Task goal: Which of the lines in the data mention the string "layout"? List them all.

Input records:
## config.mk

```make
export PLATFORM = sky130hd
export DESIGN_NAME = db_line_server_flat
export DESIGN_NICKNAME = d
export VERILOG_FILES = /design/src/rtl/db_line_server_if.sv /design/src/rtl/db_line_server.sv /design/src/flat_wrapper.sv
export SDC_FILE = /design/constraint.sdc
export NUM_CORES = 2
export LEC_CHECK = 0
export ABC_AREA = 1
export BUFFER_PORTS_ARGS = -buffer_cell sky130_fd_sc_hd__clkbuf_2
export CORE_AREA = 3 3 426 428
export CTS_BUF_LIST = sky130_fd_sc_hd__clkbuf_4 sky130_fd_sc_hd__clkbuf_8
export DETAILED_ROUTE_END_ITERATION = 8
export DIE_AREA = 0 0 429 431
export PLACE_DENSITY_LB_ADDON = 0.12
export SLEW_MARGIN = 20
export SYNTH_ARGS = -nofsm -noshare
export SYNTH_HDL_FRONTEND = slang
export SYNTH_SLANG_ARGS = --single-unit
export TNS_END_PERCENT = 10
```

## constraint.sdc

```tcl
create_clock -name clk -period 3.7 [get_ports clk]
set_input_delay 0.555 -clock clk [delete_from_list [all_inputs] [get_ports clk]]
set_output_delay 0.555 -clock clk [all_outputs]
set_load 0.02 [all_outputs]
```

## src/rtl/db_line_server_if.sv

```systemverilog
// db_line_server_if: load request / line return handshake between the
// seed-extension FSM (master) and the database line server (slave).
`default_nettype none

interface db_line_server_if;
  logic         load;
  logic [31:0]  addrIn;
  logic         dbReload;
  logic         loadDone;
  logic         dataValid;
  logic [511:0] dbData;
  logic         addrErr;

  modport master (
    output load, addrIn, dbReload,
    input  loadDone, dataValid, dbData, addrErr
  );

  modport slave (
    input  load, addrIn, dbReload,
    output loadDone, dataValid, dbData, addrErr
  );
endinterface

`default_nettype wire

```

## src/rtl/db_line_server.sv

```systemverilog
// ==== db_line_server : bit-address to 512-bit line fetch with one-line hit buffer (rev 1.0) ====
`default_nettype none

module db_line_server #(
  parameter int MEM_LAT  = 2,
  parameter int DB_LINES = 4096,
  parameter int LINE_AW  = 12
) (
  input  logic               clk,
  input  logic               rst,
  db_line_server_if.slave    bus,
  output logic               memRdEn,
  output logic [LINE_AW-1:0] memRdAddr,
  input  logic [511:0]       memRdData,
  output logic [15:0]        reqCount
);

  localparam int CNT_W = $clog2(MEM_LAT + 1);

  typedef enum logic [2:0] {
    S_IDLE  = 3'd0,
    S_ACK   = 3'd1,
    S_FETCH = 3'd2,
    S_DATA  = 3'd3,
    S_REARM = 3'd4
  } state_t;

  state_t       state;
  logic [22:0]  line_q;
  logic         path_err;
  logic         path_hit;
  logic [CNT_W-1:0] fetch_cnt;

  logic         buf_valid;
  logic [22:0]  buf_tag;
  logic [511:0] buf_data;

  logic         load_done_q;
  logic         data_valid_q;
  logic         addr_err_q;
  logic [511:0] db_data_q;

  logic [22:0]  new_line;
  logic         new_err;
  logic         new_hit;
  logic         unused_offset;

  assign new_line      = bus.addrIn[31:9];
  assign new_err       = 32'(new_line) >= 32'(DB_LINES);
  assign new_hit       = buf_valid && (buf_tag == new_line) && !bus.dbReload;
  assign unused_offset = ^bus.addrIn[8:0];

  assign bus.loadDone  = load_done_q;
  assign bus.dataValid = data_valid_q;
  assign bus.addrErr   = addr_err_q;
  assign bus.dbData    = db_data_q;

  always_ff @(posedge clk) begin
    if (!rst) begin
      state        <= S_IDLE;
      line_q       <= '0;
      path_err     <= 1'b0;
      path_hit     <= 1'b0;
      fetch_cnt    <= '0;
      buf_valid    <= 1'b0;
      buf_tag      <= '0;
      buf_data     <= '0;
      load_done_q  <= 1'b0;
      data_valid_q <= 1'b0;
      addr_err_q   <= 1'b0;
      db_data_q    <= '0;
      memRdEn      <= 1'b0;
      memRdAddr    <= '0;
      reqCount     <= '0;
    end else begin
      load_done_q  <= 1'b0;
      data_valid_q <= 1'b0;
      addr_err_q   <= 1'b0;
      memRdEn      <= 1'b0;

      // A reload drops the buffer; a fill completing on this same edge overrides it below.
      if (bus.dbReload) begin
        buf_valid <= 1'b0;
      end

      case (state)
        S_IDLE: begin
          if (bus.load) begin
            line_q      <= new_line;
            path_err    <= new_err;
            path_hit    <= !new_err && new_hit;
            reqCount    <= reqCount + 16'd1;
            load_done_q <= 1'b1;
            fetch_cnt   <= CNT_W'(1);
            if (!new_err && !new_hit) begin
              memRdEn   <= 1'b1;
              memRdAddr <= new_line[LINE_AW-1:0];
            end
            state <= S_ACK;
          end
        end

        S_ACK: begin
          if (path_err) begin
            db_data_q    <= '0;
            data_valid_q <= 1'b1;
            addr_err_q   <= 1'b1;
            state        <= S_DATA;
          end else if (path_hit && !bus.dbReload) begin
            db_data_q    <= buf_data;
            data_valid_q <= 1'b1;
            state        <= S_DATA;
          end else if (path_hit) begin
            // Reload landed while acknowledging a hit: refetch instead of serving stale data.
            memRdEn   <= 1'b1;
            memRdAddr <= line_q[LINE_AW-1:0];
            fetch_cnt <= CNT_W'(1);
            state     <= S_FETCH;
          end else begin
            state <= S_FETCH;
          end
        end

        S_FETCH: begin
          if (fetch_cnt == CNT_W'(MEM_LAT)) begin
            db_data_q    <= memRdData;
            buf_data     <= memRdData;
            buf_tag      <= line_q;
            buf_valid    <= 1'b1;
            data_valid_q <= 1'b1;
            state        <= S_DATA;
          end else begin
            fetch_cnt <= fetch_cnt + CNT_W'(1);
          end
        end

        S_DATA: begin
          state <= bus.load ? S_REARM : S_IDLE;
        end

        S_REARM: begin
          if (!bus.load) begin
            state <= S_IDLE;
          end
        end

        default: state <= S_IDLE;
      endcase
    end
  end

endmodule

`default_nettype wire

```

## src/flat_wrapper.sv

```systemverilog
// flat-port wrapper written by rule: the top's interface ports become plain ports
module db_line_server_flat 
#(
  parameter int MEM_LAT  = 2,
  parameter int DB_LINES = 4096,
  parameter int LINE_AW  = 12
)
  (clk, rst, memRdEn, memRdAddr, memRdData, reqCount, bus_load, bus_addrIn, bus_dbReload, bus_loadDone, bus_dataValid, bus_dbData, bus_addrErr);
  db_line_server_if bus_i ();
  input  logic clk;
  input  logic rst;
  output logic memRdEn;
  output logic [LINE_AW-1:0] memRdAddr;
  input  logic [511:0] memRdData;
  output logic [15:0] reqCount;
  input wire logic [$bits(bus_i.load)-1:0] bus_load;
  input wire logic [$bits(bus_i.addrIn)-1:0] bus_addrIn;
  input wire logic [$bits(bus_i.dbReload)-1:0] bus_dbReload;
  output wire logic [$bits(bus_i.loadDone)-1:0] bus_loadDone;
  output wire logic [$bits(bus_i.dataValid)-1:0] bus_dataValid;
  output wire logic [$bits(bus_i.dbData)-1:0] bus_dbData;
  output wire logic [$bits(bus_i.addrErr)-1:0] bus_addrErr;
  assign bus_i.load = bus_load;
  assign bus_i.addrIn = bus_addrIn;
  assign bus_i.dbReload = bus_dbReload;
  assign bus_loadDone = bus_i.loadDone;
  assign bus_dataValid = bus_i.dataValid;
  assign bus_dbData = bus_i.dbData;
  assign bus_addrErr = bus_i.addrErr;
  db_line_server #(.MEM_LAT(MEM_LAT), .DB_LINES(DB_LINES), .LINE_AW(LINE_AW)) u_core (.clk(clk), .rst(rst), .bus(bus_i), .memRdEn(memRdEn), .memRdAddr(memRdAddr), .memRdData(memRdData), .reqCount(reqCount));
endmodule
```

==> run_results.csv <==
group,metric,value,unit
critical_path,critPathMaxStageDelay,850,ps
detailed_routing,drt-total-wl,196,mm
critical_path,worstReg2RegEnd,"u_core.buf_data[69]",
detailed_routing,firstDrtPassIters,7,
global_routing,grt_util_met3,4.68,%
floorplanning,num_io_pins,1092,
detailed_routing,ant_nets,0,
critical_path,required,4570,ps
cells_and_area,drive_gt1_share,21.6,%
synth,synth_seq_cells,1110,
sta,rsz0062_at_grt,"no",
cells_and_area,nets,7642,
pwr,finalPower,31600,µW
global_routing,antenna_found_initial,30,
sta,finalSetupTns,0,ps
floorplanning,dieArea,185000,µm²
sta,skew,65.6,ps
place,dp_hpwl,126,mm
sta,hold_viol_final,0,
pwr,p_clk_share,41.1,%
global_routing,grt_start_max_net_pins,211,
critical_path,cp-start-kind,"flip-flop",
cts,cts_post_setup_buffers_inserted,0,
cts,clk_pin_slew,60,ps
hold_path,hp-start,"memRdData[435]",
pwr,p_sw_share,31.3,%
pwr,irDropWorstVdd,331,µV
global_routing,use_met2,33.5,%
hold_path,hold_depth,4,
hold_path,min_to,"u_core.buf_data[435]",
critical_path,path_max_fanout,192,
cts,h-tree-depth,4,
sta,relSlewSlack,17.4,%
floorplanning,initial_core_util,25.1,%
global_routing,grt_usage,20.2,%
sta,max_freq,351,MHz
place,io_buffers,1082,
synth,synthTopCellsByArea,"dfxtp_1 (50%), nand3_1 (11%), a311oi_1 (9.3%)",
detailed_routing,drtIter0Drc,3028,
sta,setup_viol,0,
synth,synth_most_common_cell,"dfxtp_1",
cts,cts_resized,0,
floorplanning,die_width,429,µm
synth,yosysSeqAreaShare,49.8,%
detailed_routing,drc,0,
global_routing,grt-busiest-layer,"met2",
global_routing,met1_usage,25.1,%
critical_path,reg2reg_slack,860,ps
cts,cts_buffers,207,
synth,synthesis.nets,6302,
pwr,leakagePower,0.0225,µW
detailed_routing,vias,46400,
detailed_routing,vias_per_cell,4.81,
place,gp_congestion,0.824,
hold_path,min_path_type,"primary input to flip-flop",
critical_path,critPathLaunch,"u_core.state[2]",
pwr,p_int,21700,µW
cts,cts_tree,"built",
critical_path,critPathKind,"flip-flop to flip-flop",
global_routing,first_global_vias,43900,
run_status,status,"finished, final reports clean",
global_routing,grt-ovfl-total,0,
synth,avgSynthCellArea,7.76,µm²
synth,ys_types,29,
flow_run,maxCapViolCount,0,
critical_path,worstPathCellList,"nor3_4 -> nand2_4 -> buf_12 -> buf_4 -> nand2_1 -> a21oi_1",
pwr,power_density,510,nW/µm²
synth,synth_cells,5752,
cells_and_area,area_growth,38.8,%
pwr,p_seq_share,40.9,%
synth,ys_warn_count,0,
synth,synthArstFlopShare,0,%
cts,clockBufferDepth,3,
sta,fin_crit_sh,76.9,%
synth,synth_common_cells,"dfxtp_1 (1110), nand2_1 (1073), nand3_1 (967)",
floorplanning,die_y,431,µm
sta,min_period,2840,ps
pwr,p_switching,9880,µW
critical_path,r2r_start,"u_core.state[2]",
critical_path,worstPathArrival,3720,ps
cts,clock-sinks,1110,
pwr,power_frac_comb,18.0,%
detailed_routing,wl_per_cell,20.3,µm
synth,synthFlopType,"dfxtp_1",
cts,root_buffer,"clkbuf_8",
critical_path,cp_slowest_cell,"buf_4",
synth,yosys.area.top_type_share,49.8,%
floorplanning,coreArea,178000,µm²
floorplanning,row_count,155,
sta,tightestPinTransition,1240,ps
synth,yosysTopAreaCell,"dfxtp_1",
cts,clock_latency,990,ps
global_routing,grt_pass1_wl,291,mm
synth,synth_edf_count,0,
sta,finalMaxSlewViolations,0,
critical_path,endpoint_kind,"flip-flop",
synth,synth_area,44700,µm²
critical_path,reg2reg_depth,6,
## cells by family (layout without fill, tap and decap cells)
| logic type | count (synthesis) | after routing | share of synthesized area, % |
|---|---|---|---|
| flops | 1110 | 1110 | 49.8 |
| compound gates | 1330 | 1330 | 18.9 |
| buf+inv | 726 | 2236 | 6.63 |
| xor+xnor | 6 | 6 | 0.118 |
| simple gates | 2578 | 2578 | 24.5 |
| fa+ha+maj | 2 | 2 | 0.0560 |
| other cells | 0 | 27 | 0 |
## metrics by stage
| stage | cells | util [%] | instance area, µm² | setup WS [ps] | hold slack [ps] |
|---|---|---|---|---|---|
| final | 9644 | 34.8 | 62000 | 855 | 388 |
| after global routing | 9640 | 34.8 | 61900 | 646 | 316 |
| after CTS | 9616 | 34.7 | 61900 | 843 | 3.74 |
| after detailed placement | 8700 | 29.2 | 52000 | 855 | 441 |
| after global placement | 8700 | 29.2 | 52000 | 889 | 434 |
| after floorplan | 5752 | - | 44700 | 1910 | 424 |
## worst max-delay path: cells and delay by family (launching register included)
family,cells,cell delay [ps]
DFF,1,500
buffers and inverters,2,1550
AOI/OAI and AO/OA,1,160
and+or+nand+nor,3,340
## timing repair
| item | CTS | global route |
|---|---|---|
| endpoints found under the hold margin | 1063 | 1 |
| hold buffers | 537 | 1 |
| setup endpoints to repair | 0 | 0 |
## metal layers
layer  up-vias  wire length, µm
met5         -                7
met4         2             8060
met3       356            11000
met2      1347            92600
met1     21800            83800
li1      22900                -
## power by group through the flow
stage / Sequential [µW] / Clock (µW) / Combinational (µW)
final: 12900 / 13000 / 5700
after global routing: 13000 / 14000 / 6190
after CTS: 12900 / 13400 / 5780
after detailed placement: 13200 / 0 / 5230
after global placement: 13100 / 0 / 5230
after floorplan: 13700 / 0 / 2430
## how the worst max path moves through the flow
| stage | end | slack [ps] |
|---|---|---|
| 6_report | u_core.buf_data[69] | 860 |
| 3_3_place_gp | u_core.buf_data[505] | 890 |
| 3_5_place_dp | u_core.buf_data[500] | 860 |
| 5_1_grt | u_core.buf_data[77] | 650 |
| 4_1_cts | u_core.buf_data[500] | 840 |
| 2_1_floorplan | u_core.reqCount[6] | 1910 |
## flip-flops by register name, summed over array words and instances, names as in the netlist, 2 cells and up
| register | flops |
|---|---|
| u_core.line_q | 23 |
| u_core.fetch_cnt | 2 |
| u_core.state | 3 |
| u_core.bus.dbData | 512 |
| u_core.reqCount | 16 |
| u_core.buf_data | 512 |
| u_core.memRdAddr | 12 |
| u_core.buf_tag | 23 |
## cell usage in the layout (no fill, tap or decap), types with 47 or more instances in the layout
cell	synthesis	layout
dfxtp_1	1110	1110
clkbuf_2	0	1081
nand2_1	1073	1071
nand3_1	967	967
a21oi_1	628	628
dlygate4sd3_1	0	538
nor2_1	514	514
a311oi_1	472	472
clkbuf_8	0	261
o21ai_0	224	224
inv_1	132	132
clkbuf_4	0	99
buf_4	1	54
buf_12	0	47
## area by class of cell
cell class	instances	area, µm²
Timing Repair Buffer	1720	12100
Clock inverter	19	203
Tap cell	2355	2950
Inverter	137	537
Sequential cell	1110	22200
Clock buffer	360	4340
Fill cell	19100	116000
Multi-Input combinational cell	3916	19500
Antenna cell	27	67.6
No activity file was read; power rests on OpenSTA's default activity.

Exercise result:
## cells by family (layout without fill, tap and decap cells)
## cell usage in the layout (no fill, tap or decap), types with 47 or more instances in the layout
cell	synthesis	layout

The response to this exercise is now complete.